Inequality, Wealth and Opportunity

This stream of research probed the relationship between increasing income inequality, the concentration of wealth towards the top, and opportunity. It assessed ways in which wealth and the income arising from it can be spread more widely and what avenues are open to the state to achieve this, including via potential universal wealth endowment schemes. It investigated core channels in the transmission of economic advantage and disadvantage across generations, in particular the direct and indirect benefits of coming from a wealthy family and how this affects wealth inequality and inequality of opportunity.

Inequality, Taxation and Social Transfers

The role of the state in redistribution via taxes and transfers is critical to growth and prosperity. The research has unpacked how market income inequality relates to inequality in incomes after taxes and transfers, and how rising inequality has affected those in the middle and lower parts of the distribution in particular. This underpinned conclusions on strengthening the effectiveness of social transfers for working-age households and align them with labour market institutions (such as minimum wages) to form a coherent strategy to encourage labour market participation and investment in human capital while supporting living standards. The role of family policies in supporting female labour force participation was also a key focus.
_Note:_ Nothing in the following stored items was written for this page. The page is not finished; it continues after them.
### src/rtl/uart_tx_engine.sv
// UART transmit engine: frames a byte as start, 7/8 data bits (LSB first),
// optional parity and stop bits, and shifts it out on TX at BAUD_DIV clocks per bit.
//
// state | meaning
// IDLE  | line high, TXRDY=1, waiting for LOAD
// SHIFT | frame in flight, one bit every BAUD_DIV cycles
module uart_tx_engine #(
    parameter int BAUD_DIV = 5208
) (
    input  logic       clk,
    input  logic       rst,
    input  logic       EIGHT,
    input  logic       PEN,
    input  logic       OHEL,
    input  logic       LOAD,
    input  logic [7:0] OUT_PORT,
    output logic       TX,
    output logic       TXRDY,
    output logic       DONE
);
    localparam int         FRAME_BITS = 11;
    localparam logic [19:0] BAUD_LAST = 20'(BAUD_DIV - 1);
    localparam logic [3:0]  BIT_LAST  = 4'(FRAME_BITS - 1);

    typedef enum logic {IDLE, SHIFT} state_t;

    state_t      state, state_nxt;
    logic [10:0] sr, sr_nxt;
    logic [19:0] baud_cnt, baud_nxt;
    logic [3:0]  bit_cnt, bit_nxt;
    logic        done_q, done_nxt;
    logic        parity;
    logic [10:0] frame;

    always_comb begin
        parity = (EIGHT ? ^OUT_PORT : ^OUT_PORT[6:0]) ^ OHEL;
        case ({EIGHT, PEN})
            2'b11:   frame = {1'b1, parity, OUT_PORT, 1'b0};
            2'b10:   frame = {2'b11, OUT_PORT, 1'b0};
            2'b01:   frame = {2'b11, parity, OUT_PORT[6:0], 1'b0};
            default: frame = {3'b111, OUT_PORT[6:0], 1'b0};
        endcase
    end

    always_comb begin
        state_nxt = state;
        sr_nxt    = sr;
        baud_nxt  = baud_cnt;
        bit_nxt   = bit_cnt;
        done_nxt  = 1'b0;
        case (state)
            IDLE: begin
                if (LOAD) begin
                    sr_nxt    = frame;
                    baud_nxt  = '0;
                    bit_nxt   = '0;
                    state_nxt = SHIFT;
                end
            end
            SHIFT: begin
                if (baud_cnt == BAUD_LAST) begin
                    baud_nxt = '0;
                    sr_nxt   = {1'b1, sr[10:1]};
                    bit_nxt  = bit_cnt + 4'd1;
                    // end of the last bit time: back to idle with a one-cycle DONE
                    if (bit_cnt == BIT_LAST) begin
                        state_nxt = IDLE;
                        done_nxt  = 1'b1;
                    end
                end else begin
                    baud_nxt = baud_cnt + 20'd1;
                end
            end
            default: state_nxt = IDLE;
        endcase
    end

    always_ff @(posedge clk) begin
        if (rst) begin
            state    <= IDLE;
            sr       <= '1;
            baud_cnt <= '0;
            bit_cnt  <= '0;
            done_q   <= 1'b0;
        end else begin
            state    <= state_nxt;
            sr       <= sr_nxt;
            baud_cnt <= baud_nxt;
            bit_cnt  <= bit_nxt;
            done_q   <= done_nxt;
        end
    end

    assign TX    = sr[0];
    assign TXRDY = (state == IDLE);
    assign DONE  = done_q;
endmodule

### config.mk
export PLATFORM = sky130hd
export DESIGN_NAME = uart_tx_engine
export DESIGN_NICKNAME = d
export VERILOG_FILES = /design/src/rtl/uart_tx_engine.sv
export SDC_FILE = /design/constraint.sdc
export NUM_CORES = 1
export LEC_CHECK = 0
export ABC_CLOCK_PERIOD_IN_PS = 2200
export BUFFER_PORTS_ARGS = -buffer_cell sky130_fd_sc_hd__buf_4
export CORE_MARGIN = 2
export CORE_UTILIZATION = 55
export DETAILED_ROUTE_END_ITERATION = 7
export GPL_ROUTABILITY_DRIVEN = 0
export PLACE_DENSITY = 0.78
export REMOVE_ABC_BUFFERS = 1
export SLEW_MARGIN = 20
export SYNTH_ARGS = -nofsm -noshare
export SYNTH_HDL_FRONTEND = slang
export SYNTH_SLANG_ARGS = --single-unit
### constraint.sdc
create_clock -name clk -period 2.2 [get_ports clk]
set_input_delay 0 -clock clk [delete_from_list [all_inputs] [get_ports clk]]
set_output_delay 0 -clock clk [all_outputs]
set_load 0.1 [all_outputs]
==> impl_results.md <==
* Status: completed
* GRT Util Overall at between 20% and 30%
* Synthesized area at roughly 0.0020 mm²
* Reg2reg setup slack at 0.26 ns
* Synth Flop Type: dfxtp_1
* Hold path depth at 2
* Worst Hold Class: input pin to flip-flop
* Antenna viol nets, final at 0
* Die H at between 60 and 70 µm
* Max Cap Viol at 0
* Layout cells sized above 1 at between 15 and 20%
* CTS max path bufs at 2
* Max stage delay cell, worst path: dfxtp_1
* Worst Tran Pin Value at 0.4535 ns
* Non-Filler Instances at 294
* DP HPWL at ~2900 µm
* Die area at ~0.0042 mm²
* Area added between synthesis and finish at 12.79%
* Hold_ws at between 0.1 and 0.15 ns
* DRT Pass-1 Iters at 4
* WL final at 4177 µm
* Nets at about 270
* TritonCTS clock tree: done
* CTS Buf Count at 5
* CP startpoint kind: flip-flop
* Final Cycle Share at roughly 90%
* First-pass GRT wire length at between 7000 and 8000 µm
* Post-CTS Hold Buffers at 0
* Grt total ovfl at 0
* Final Hold Viols at 0
* Final TNS setup at 0 ns
* Ordered cell list for the critical path: ha_1 -> and2_1 -> nand4_2 -> o21a_1 -> buf_4 -> o21ai_0 -> a311oi_1
* Routed vias/inst at between 6 and 7
* CP Depth at 7
* Maximum vdd drop at roughly 450 µV
* Clock Sinks at 36
* Max-slew violations at 0
* Reg2Reg Depth at 7
* Fillers at ~310
* 1st-iter DRT viols at approximately 160
* Most area-hungry cell type in the Yosys netlist: dfxtp_1
* Cells after Synth at between 200 and 250
* Largest net degree at the start of global routing at 40
* Top-count cell post-synth: dfxtp_1
* Library cells used by synthesis at 50
* Diodes inserted at 0
* Die Width at about 65 µm
* Fmax at 516.5 MHz
* H-tree depth at 2
* Synth area leaders: dfxtp_1 36%, a311oi_1 4.3%, ha_1 4.3%
* Final WS setup at 0.2640 ns
* Clk slew on worst S/H paths at 0.07 ns
* CP arrival at ~2.1 ns
* Yosys warning count at 0
* PortBufs at 16
* Register bit total from synthesis at 36
* Boundary Pins at 17
* Synth top area share at 35.60%
* Post-cts gate resize count at 0
* Syn Area/Cell at approximately 9 µm²
* PwrDens at between 600 and 700 mW/mm²
* Crit-path max cell delay at between 0.3 and 0.4 ns
* Wirelength per Cell at between 10 and 15 µm
* Total leakage power at a little over 0.0008 µW
* Clock Latency Late Sink at ~0.29 ns
* Initial antenna violation count at 0
* Setup violations, final at 0
* Site Rows at 22
* CP top delay family: compound AO/OA/AOI/OAI gates
* Place WS at 0.3487 ns
* Core ar. at ~0.0036 mm²
* Placed cell count at about 290
* Slew Limit Headroom at between 60% and 70%
* Post-synth EDFFs at 0
* Crit Path Class: flip-flop to flip-flop
* Clock Tree Root: clkbuf_8
* Post-route DRC at 0
* Post-CTS setup buffers at 0
* Seq/Total Area, Yosys at approximately 36%
* WP data required at between 2 and 2.5 ns
* RSZ-0062 raised after global routing: false
* Tmin final at approximately 1.9 ns
* Vias in the first global route at 1,727
* Worst Skew at around 0.005 ns
* CP bufs+invs at 1
* Nature of the critical path endpoint: flip-flop
* Crit path max fanout at 30
* DR vias at roughly 1,800
* Top cell types by occurrence after synthesis: 36 x dfxtp_1, 23 x nand2_1, 16 x a21oi_1
* Async SR Flop Fraction at 0%
* Initial core utilization at between 50% and 60%
through the flow:
stage	cell area (µm²)	power, µW	util, %
2_1_floorplan	1932	827.0	-
3_3_place_gp	2157	896.5	59.82
3_5_place_dp	2157	899.9	59.82
4_1_cts	2283	1531	63.32
5_1_grt	2283	1576	63.32
6_report	2283	1519	63.32
flip-flops by register name, indices dropped and copies added (netlist names):
signal    count
baud_cnt     20
DONE          1
state         1
bit_cnt       4
sr           10
layout by cell type, fill, tap and decap left out, types with 2 or more instances in the layout:
cell type  netlist  final
dfxtp_1         36     36
nand2_1         23     23
buf_4            1     22
a21oi_1         16     16
o21ai_0         12     12
nand3_1         11     11
a311oi_1        10     10
nor2_1           9      9
mux2i_1          8      8
nor3_1           8      8
inv_1            7      7
a211o_1          7      7
ha_1             7      7
clkbuf_8         0      7
xnor2_1          6      6
and3_1           6      6
a31oi_1          6      6
a41oi_1          5      5
nand3b_1         4      4
or3_1            3      3
nor4_1           2      2
nor3_2           2      2
nand2b_1         2      2
nand4_1          2      2
a211oi_1         2      2
o32ai_1          2      2
path summary, 6_finish.rpt:
path               start      endpoint
min                  rst          DONE
max          baud_cnt[0]  baud_cnt[10]
max reg2reg  baud_cnt[0]  baud_cnt[10]
min reg2reg        sr[2]         sr[2]
cell families after synthesis:
kind of cell	after synthesis	synth area share [%]
AND/OR/NAND/NOR	85	24.10
flip-flops	36	35.60
XOR/XNOR	7	3.708
AO/OA/AOI/OAI	66	22.44
adder cells (fa/ha/maj)	7	4.326
buffers and inverters	22	5.871
multiplexers	8	3.956
layout make-up:
class | count | area, µm² | share of cell area, %
inverters | 7 | 26.28 | 1.151
multi-input cells | 173 | 1185 | 51.89
well taps | 48 | 60.06 | 2.630
clock buffers | 7 | 96.34 | 4.219
repair buffers | 22 | 165.2 | 7.233
flip-flops and latches | 36 | 720.7 | 31.56
clock inverters | 1 | 30.03 | 1.315
per-layer routing:
| layer | track usage, % | wire length [µm] | vias to the layer above |
|---|---|---|---|
| met5 | 0 | 0 | - |
| met3 | 4.688 | 116 | 8 |
| met2 | 39.32 | 2074 | 30 |
| li1 | - | - | 904 |
| met1 | 28.09 | 1924 | 865 |
| met4 | 10.37 | 62 | 0 |
worst register-to-register path, stage by stage (launching register included):
cell      delay (ns)
dfxtp_1         0.34
ha_1            0.24
and2_1          0.20
nand4_2         0.14
o21a_1          0.16
buf_4           0.29
o21ai_0         0.16
a311oi_1        0.31
power breakdown:
part | internal [µW] | switching, µW | leakage, µW
clock | 400 | 234 | 0.0000645
combinational | 84.1 | 115 | 0.000448
sequential | 672 | 14.3 | 0.000293
No activity file was read; power rests on OpenSTA's default activity.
Inequality and Societal Wellbeing

Income inequality is widely seen as having important consequences for societal wellbeing and the democratic political process, which in turn condition the responses available to promote policies for inclusive growth.

This research stream studies how income inequality affects individuals’ social trust, their political preferences (such as attitudes towards redistribution) and their political behaviour. The much-debated role of declining or threatened social status was a specific focus in considering how democracies are being challenged by various deepening socio-economic cleavages.

Featured publications

Inequality and Prosperity in the Industrialized World: Addressing a Growing Challenge

This Citi GPS report sets out how income inequality has risen in most OECD countries in recent decades. The recession following the global financial crisis has exacerbated this trend in some of the worst-hit countries, while sometimes interrupting it elsewhere.

This report investigates the forces driving inequality upwards, highlighting the role of technological change, globalisation, deregulation, declining union power, demographic change and weakening redistribution by taxes and transfers.

Download the CIti GPS report
Generating Prosperity for Working Families in Affluent Countries

Rising inequality has become such a widespread concern in rich countries primarily because it is seen to be associated with long-term stagnation in living standards for ordinary working households, compounded by the Great Recession.

This book presents the findings of a comprehensive analysis of performance in improving ordinary living standards over recent decades across the wealthy nations of the OECD. By looking across a broad canvas, the book draws important lessons for how best to pursue the quest for inclusive growth and prosperity.